**Task:** Every line of the data that contains the string "same" must be copied.
+++ Dataset records +++
## src/hdl/dmc_pkg.sv

```systemverilog
// shared constants of the single-channel memory mover and its controller.
// assumes one 25 MHz core clock shared by both ends.
package dmc_pkg;
    localparam int ADDR_W     = 16;
    localparam int CNT_W      = 12;
    localparam int NUM_TRIG   = 8;
    localparam int SEL_W      = 3;
    localparam int DATA_W     = 8;

    // core clocks per instruction cycle; triggers are looked at once per cycle
    localparam int CLK_HZ     = 25_000_000;
    localparam int INSTR_CLKS = 4;
    localparam int TICK_W     = 2;

    // address modes of either pointer
    localparam logic [1:0] MODE_HOLD = 2'h0;
    localparam logic [1:0] MODE_INC  = 2'h1;
    localparam logic [1:0] MODE_DEC  = 2'h2;
    localparam logic [1:0] DST_REGION = 2'h0;

    // wishbone register offsets (byte addresses)
    localparam logic [7:0] OFS_CTRL      = 8'h00;
    localparam logic [7:0] OFS_SRC_START = 8'h04;
    localparam logic [7:0] OFS_DST_START = 8'h08;
    localparam logic [7:0] OFS_SRC_SIZE  = 8'h0c;
    localparam logic [7:0] OFS_DST_SIZE  = 8'h10;
    localparam logic [7:0] OFS_TRIG      = 8'h14;
    localparam logic [7:0] OFS_STATUS    = 8'h18;
    localparam logic [7:0] OFS_MASK      = 8'h1c;
    localparam logic [7:0] OFS_SRC_PTR   = 8'h20;
    localparam logic [7:0] OFS_DST_PTR   = 8'h24;
    localparam logic [7:0] OFS_SRC_CNT   = 8'h28;
    localparam logic [7:0] OFS_DST_CNT   = 8'h2c;

    // control register fields
    localparam int CTRL_EN       = 0;
    localparam int CTRL_GO       = 1;
    localparam int CTRL_SSTOP    = 2;
    localparam int CTRL_DSTOP    = 3;
    localparam int CTRL_REGION   = 4;
    localparam int CTRL_SOURCE_ADDR_MODE    = 6;
    localparam int CTRL_DEST_ADDR_MODE    = 8;
    localparam int CTRL_LOCK     = 10;
    localparam int CTRL_PRIO     = 11;
    localparam int CTRL_W        = 14;

    // trigger select register fields
    localparam int TRIG_SSEL     = 0;
    localparam int TRIG_SEN      = 3;
    localparam int TRIG_ASEL     = 4;
    localparam int TRIG_AEN      = 7;
    localparam int TRIG_W        = 8;

    // status / mask bits
    localparam int ST_OVERRUN    = 0;
    localparam int ST_DONE       = 1;
    localparam int ST_ABORT      = 2;
    localparam int ST_W          = 3;

    localparam logic [31:0] RESET_WORD = 32'h0000_0000;
    // trigger sources 0..3 hold their request until served; 4..7 pulse
    localparam logic [7:0]  LEVEL_SRC  = 8'h0f;
    // processor priority level; lower number wins
    localparam logic [2:0]  CPU_PRIO   = 3'h3;
endpackage

```

## src/hdl/dmc_link_if.sv

```systemverilog
// link between the transfer channel and its controller / arbiter end.
// assumes both ends run on the same core clock; no clocking block.
`timescale 1ns/1ps
`default_nettype none
interface dmc_link_if
    import dmc_pkg::*;
();
    logic                en;
    logic                src_stop;
    logic                dst_stop;
    logic [1:0]          src_region;
    logic [1:0]          src_mode;
    logic [1:0]          dst_mode;
    logic [ADDR_W-1:0]   src_start;
    logic [ADDR_W-1:0]   dst_start;
    logic [CNT_W-1:0]    src_size;
    logic [CNT_W-1:0]    dst_size;
    logic [SEL_W-1:0]    start_sel;
    logic [SEL_W-1:0]    abort_sel;
    logic                start_en;
    logic                abort_en;
    logic                sw_go;
    logic                tick;
    logic [NUM_TRIG-1:0] trig;
    logic [NUM_TRIG-1:0] trig_level;
    logic                grant;
    logic [DATA_W-1:0]   rdata;
    logic                req;
    logic                we;
    logic [ADDR_W-1:0]   addr;
    logic [1:0]          region;
    logic [DATA_W-1:0]   wdata;
    logic                go;
    logic                overrun_evt;
    logic                done_evt;
    logic                abort_evt;
    logic [ADDR_W-1:0]   src_ptr;
    logic [ADDR_W-1:0]   dst_ptr;
    logic [CNT_W-1:0]    src_cnt;
    logic [CNT_W-1:0]    dst_cnt;

    modport chan (
        input  en, src_stop, dst_stop, src_region, src_mode, dst_mode, src_start, dst_start,
               src_size, dst_size, start_sel, abort_sel, start_en, abort_en, sw_go, tick,
               trig, trig_level, grant, rdata,
        output req, we, addr, region, wdata, go, overrun_evt, done_evt, abort_evt,
               src_ptr, dst_ptr, src_cnt, dst_cnt
    );
    modport ctrl (
        output en, src_stop, dst_stop, src_region, src_mode, dst_mode, src_start, dst_start,
               src_size, dst_size, start_sel, abort_sel, start_en, abort_en, sw_go, tick,
               trig, trig_level, grant, rdata,
        input  req, we, addr, region, wdata, go, overrun_evt, done_evt, abort_evt,
               src_ptr, dst_ptr, src_cnt, dst_cnt
    );
endinterface
`default_nettype wire

```

## src/hdl/dmc_ctrl.sv

```systemverilog
// controller end: wishbone registers for software, instruction-cycle tick,
// trigger pin synchroniser, and the memory arbiter that hands the channel
// cycles the processor leaves idle, or any cycle when the channel outranks it.
// assumes a classic wishbone master and a memory answering in the same cycle.
`timescale 1ns/1ps
`default_nettype none
module dmc_ctrl
    import dmc_pkg::*;
#(
    parameter logic [NUM_TRIG-1:0] TRIG_LEVEL = LEVEL_SRC
)(
    input  wire logic                core_clk_i,
    input  wire logic                rstn_i,
    dmc_link_if.ctrl                 link,
    input  wire logic                wb_cyc_i,
    input  wire logic                wb_stb_i,
    input  wire logic                wb_we_i,
    input  wire logic [7:0]          wb_adr_i,
    input  wire logic [3:0]          wb_sel_i,
    input  wire logic [31:0]         wb_dat_i,
    output logic      [31:0]         wb_dat_o,
    output logic                     wb_ack_o,
    output logic                     irq_o,
    input  wire logic [NUM_TRIG-1:0] trig_i,
    input  wire logic                cpu_busy_i,
    output logic                     mem_en_o,
    output logic                     mem_we_o,
    output logic      [ADDR_W-1:0]   mem_addr_o,
    output logic      [1:0]          mem_region_o,
    output logic      [DATA_W-1:0]   mem_wdata_o,
    input  wire logic [DATA_W-1:0]   mem_rdata_i
);
    logic [CTRL_W-1:0]   ctrl;
    logic [TRIG_W-1:0]   trig_cfg;
    logic [ST_W-1:0]     status;
    logic [ST_W-1:0]     mask;
    logic [ST_W-1:0]     st_set;
    logic [ST_W-1:0]     st_clr;
    logic [NUM_TRIG-1:0] trig_m;
    logic [NUM_TRIG-1:0] trig_s;
    logic [TICK_W-1:0]   tick_cnt;
    logic [31:0]         rd_word;
    logic                wr_hit;
    logic                sw_go;

    // refuse a divider that the tick counter cannot count out
    if (INSTR_CLKS != (1 << TICK_W) || CLK_HZ <= 0) begin
        $error("instruction divider does not match its counter width");
    end

    assign wr_hit = wb_cyc_i && wb_stb_i && wb_ack_o && wb_we_i && wb_sel_i[0];

    // ack one cycle after the request; writes land on the ack edge
    always_ff @(posedge core_clk_i or negedge rstn_i) begin
        if (!rstn_i) begin
            wb_ack_o <= 1'b0;
            wb_dat_o <= RESET_WORD;
        end else begin
            wb_ack_o <= wb_cyc_i && wb_stb_i && !wb_ack_o;
            wb_dat_o <= rd_word;
        end
    end

    always_comb begin
        rd_word = RESET_WORD;
        unique case (wb_adr_i)
            OFS_CTRL: begin
                rd_word[CTRL_W-1:0] = ctrl;
                rd_word[CTRL_GO]    = link.go;
            end
            OFS_SRC_START: rd_word[ADDR_W-1:0] = link.src_start;
            OFS_DST_START: rd_word[ADDR_W-1:0] = link.dst_start;
            OFS_SRC_SIZE:  rd_word[CNT_W-1:0]  = link.src_size;
            OFS_DST_SIZE:  rd_word[CNT_W-1:0]  = link.dst_size;
            OFS_TRIG:      rd_word[TRIG_W-1:0] = trig_cfg;
            OFS_STATUS:    rd_word[ST_W-1:0]   = status;
            OFS_MASK:      rd_word[ST_W-1:0]   = mask;
            OFS_SRC_PTR:   rd_word[ADDR_W-1:0] = link.src_ptr;
            OFS_DST_PTR:   rd_word[ADDR_W-1:0] = link.dst_ptr;
            OFS_SRC_CNT:   rd_word[CNT_W-1:0]  = link.src_cnt;
            OFS_DST_CNT:   rd_word[CNT_W-1:0]  = link.dst_cnt;
            default:       rd_word             = RESET_WORD;
        endcase
    end

    // configuration words; software sets these before the enable
    always_ff @(posedge core_clk_i or negedge rstn_i) begin
        if (!rstn_i) begin
            ctrl           <= '0;
            trig_cfg       <= '0;
            mask           <= '0;
            link.src_start <= '0;
            link.dst_start <= '0;
            link.src_size  <= '0;
            link.dst_size  <= '0;
        end else if (wr_hit) begin
            unique case (wb_adr_i)
                OFS_CTRL:      ctrl           <= wb_dat_i[CTRL_W-1:0];
                OFS_SRC_START: link.src_start <= wb_dat_i[ADDR_W-1:0];
                OFS_DST_START: link.dst_start <= wb_dat_i[ADDR_W-1:0];
                OFS_SRC_SIZE:  link.src_size  <= wb_dat_i[CNT_W-1:0];
                OFS_DST_SIZE:  link.dst_size  <= wb_dat_i[CNT_W-1:0];
                OFS_TRIG:      trig_cfg       <= wb_dat_i[TRIG_W-1:0];
                OFS_MASK:      mask           <= wb_dat_i[ST_W-1:0];
                default:       ;
            endcase
        end
    end

    always_ff @(posedge core_clk_i or negedge rstn_i) begin
        if (!rstn_i) begin
            sw_go <= 1'b0;
        end else begin
            sw_go <= wr_hit && (wb_adr_i == OFS_CTRL) && wb_dat_i[CTRL_GO];
        end
    end

    // sticky events: a set in the clearing cycle survives
    assign st_set = {link.abort_evt, link.done_evt, link.overrun_evt};
    assign st_clr = (wr_hit && wb_adr_i == OFS_STATUS) ? wb_dat_i[ST_W-1:0] : '0;
    always_ff @(posedge core_clk_i or negedge rstn_i) begin
        if (!rstn_i) begin
            status <= '0;
        end else begin
            status <= (status & ~st_clr) | st_set;
        end
    end
    assign irq_o = |(status & mask);

    always_ff @(posedge core_clk_i or negedge rstn_i) begin
        if (!rstn_i) begin
            trig_m <= '0;
            trig_s <= '0;
        end else begin
            trig_m <= trig_i;
            trig_s <= trig_m;
        end
    end

    always_ff @(posedge core_clk_i or negedge rstn_i) begin
        if (!rstn_i) begin
            tick_cnt <= '0;
        end else begin
            tick_cnt <= tick_cnt + 1'b1;
        end
    end

    assign link.tick       = (tick_cnt == '1);
    assign link.trig       = trig_s;
    assign link.trig_level = TRIG_LEVEL;
    assign link.sw_go      = sw_go;
    assign link.en         = ctrl[CTRL_EN];
    assign link.src_stop   = ctrl[CTRL_SSTOP];
    assign link.dst_stop   = ctrl[CTRL_DSTOP];
    assign link.src_region = ctrl[CTRL_REGION +: 2];
    assign link.src_mode   = ctrl[CTRL_SOURCE_ADDR_MODE +: 2];
    assign link.dst_mode   = ctrl[CTRL_DEST_ADDR_MODE +: 2];
    assign link.start_sel  = trig_cfg[TRIG_SSEL +: SEL_W];
    assign link.start_en   = trig_cfg[TRIG_SEN];
    assign link.abort_sel  = trig_cfg[TRIG_ASEL +: SEL_W];
    assign link.abort_en   = trig_cfg[TRIG_AEN];

    // no grant until priorities are locked; then idle processor cycles, or
    // any cycle when the channel outranks the processor
    assign link.grant = link.req && ctrl[CTRL_LOCK]
                        && (!cpu_busy_i || ctrl[CTRL_PRIO +: 3] < CPU_PRIO);
    assign link.rdata = mem_rdata_i;
    assign mem_en_o     = link.grant;
    assign mem_we_o     = link.we;
    assign mem_addr_o   = link.addr;
    assign mem_region_o = link.region;
    assign mem_wdata_o  = link.wdata;
endmodule
`default_nettype wire

```

## src/flat_wrapper.sv

```systemverilog
// flat-port wrapper written by rule: the top's interface ports become plain ports
module dmc_ctrl_flat import dmc_pkg::*;
#(
    parameter logic [NUM_TRIG-1:0] TRIG_LEVEL = LEVEL_SRC
)
  (core_clk_i, rstn_i, wb_cyc_i, wb_stb_i, wb_we_i, wb_adr_i, wb_sel_i, wb_dat_i, wb_dat_o, wb_ack_o, irq_o, trig_i, cpu_busy_i, mem_en_o, mem_we_o, mem_addr_o, mem_region_o, mem_wdata_o, mem_rdata_i, link_en, link_src_stop, link_dst_stop, link_src_region, link_src_mode, link_dst_mode, link_src_start, link_dst_start, link_src_size, link_dst_size, link_start_sel, link_abort_sel, link_start_en, link_abort_en, link_sw_go, link_tick, link_trig, link_trig_level, link_grant, link_rdata, link_req, link_we, link_addr, link_region, link_wdata, link_go, link_overrun_evt, link_done_evt, link_abort_evt, link_src_ptr, link_dst_ptr, link_src_cnt, link_dst_cnt);
  dmc_link_if link_i ();
  input  wire logic core_clk_i;
  input  wire logic rstn_i;
  input  wire logic wb_cyc_i;
  input  wire logic wb_stb_i;
  input  wire logic wb_we_i;
  input  wire logic [7:0] wb_adr_i;
  input  wire logic [3:0] wb_sel_i;
  input  wire logic [31:0] wb_dat_i;
  output logic      [31:0] wb_dat_o;
  output logic wb_ack_o;
  output logic irq_o;
  input  wire logic [NUM_TRIG-1:0] trig_i;
  input  wire logic cpu_busy_i;
  output logic mem_en_o;
  output logic mem_we_o;
  output logic      [ADDR_W-1:0] mem_addr_o;
  output logic      [1:0] mem_region_o;
  output logic      [DATA_W-1:0] mem_wdata_o;
  input  wire logic [DATA_W-1:0] mem_rdata_i;
  output wire logic [$bits(link_i.en)-1:0] link_en;
  output wire logic [$bits(link_i.src_stop)-1:0] link_src_stop;
  output wire logic [$bits(link_i.dst_stop)-1:0] link_dst_stop;
  output wire logic [$bits(link_i.src_region)-1:0] link_src_region;
  output wire logic [$bits(link_i.src_mode)-1:0] link_src_mode;
  output wire logic [$bits(link_i.dst_mode)-1:0] link_dst_mode;
  output wire logic [$bits(link_i.src_start)-1:0] link_src_start;
  output wire logic [$bits(link_i.dst_start)-1:0] link_dst_start;
  output wire logic [$bits(link_i.src_size)-1:0] link_src_size;
  output wire logic [$bits(link_i.dst_size)-1:0] link_dst_size;
  output wire logic [$bits(link_i.start_sel)-1:0] link_start_sel;
  output wire logic [$bits(link_i.abort_sel)-1:0] link_abort_sel;
  output wire logic [$bits(link_i.start_en)-1:0] link_start_en;
  output wire logic [$bits(link_i.abort_en)-1:0] link_abort_en;
  output wire logic [$bits(link_i.sw_go)-1:0] link_sw_go;
  output wire logic [$bits(link_i.tick)-1:0] link_tick;
  output wire logic [$bits(link_i.trig)-1:0] link_trig;
  output wire logic [$bits(link_i.trig_level)-1:0] link_trig_level;
  output wire logic [$bits(link_i.grant)-1:0] link_grant;
  output wire logic [$bits(link_i.rdata)-1:0] link_rdata;
  input wire logic [$bits(link_i.req)-1:0] link_req;
  input wire logic [$bits(link_i.we)-1:0] link_we;
  input wire logic [$bits(link_i.addr)-1:0] link_addr;
  input wire logic [$bits(link_i.region)-1:0] link_region;
  input wire logic [$bits(link_i.wdata)-1:0] link_wdata;
  input wire logic [$bits(link_i.go)-1:0] link_go;
  input wire logic [$bits(link_i.overrun_evt)-1:0] link_overrun_evt;
  input wire logic [$bits(link_i.done_evt)-1:0] link_done_evt;
  input wire logic [$bits(link_i.abort_evt)-1:0] link_abort_evt;
  input wire logic [$bits(link_i.src_ptr)-1:0] link_src_ptr;
  input wire logic [$bits(link_i.dst_ptr)-1:0] link_dst_ptr;
  input wire logic [$bits(link_i.src_cnt)-1:0] link_src_cnt;
  input wire logic [$bits(link_i.dst_cnt)-1:0] link_dst_cnt;
  assign link_en = link_i.en;
  assign link_src_stop = link_i.src_stop;
  assign link_dst_stop = link_i.dst_stop;
  assign link_src_region = link_i.src_region;
  assign link_src_mode = link_i.src_mode;
  assign link_dst_mode = link_i.dst_mode;
  assign link_src_start = link_i.src_start;
  assign link_dst_start = link_i.dst_start;
  assign link_src_size = link_i.src_size;
  assign link_dst_size = link_i.dst_size;
  assign link_start_sel = link_i.start_sel;
  assign link_abort_sel = link_i.abort_sel;
  assign link_start_en = link_i.start_en;
  assign link_abort_en = link_i.abort_en;
  assign link_sw_go = link_i.sw_go;
  assign link_tick = link_i.tick;
  assign link_trig = link_i.trig;
  assign link_trig_level = link_i.trig_level;
  assign link_grant = link_i.grant;
  assign link_rdata = link_i.rdata;
  assign link_i.req = link_req;
  assign link_i.we = link_we;
  assign link_i.addr = link_addr;
  assign link_i.region = link_region;
  assign link_i.wdata = link_wdata;
  assign link_i.go = link_go;
  assign link_i.overrun_evt = link_overrun_evt;
  assign link_i.done_evt = link_done_evt;
  assign link_i.abort_evt = link_abort_evt;
  assign link_i.src_ptr = link_src_ptr;
  assign link_i.dst_ptr = link_dst_ptr;
  assign link_i.src_cnt = link_src_cnt;
  assign link_i.dst_cnt = link_dst_cnt;
  dmc_ctrl #(.TRIG_LEVEL(TRIG_LEVEL)) u_core (.core_clk_i(core_clk_i), .rstn_i(rstn_i), .link(link_i), .wb_cyc_i(wb_cyc_i), .wb_stb_i(wb_stb_i), .wb_we_i(wb_we_i), .wb_adr_i(wb_adr_i), .wb_sel_i(wb_sel_i), .wb_dat_i(wb_dat_i), .wb_dat_o(wb_dat_o), .wb_ack_o(wb_ack_o), .irq_o(irq_o), .trig_i(trig_i), .cpu_busy_i(cpu_busy_i), .mem_en_o(mem_en_o), .mem_we_o(mem_we_o), .mem_addr_o(mem_addr_o), .mem_region_o(mem_region_o), .mem_wdata_o(mem_wdata_o), .mem_rdata_i(mem_rdata_i));
endmodule
```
+++
**Answer space:**
// assumes both ends run on the same core clock; no clocking block.
// assumes a classic wishbone master and a memory answering in the same cycle.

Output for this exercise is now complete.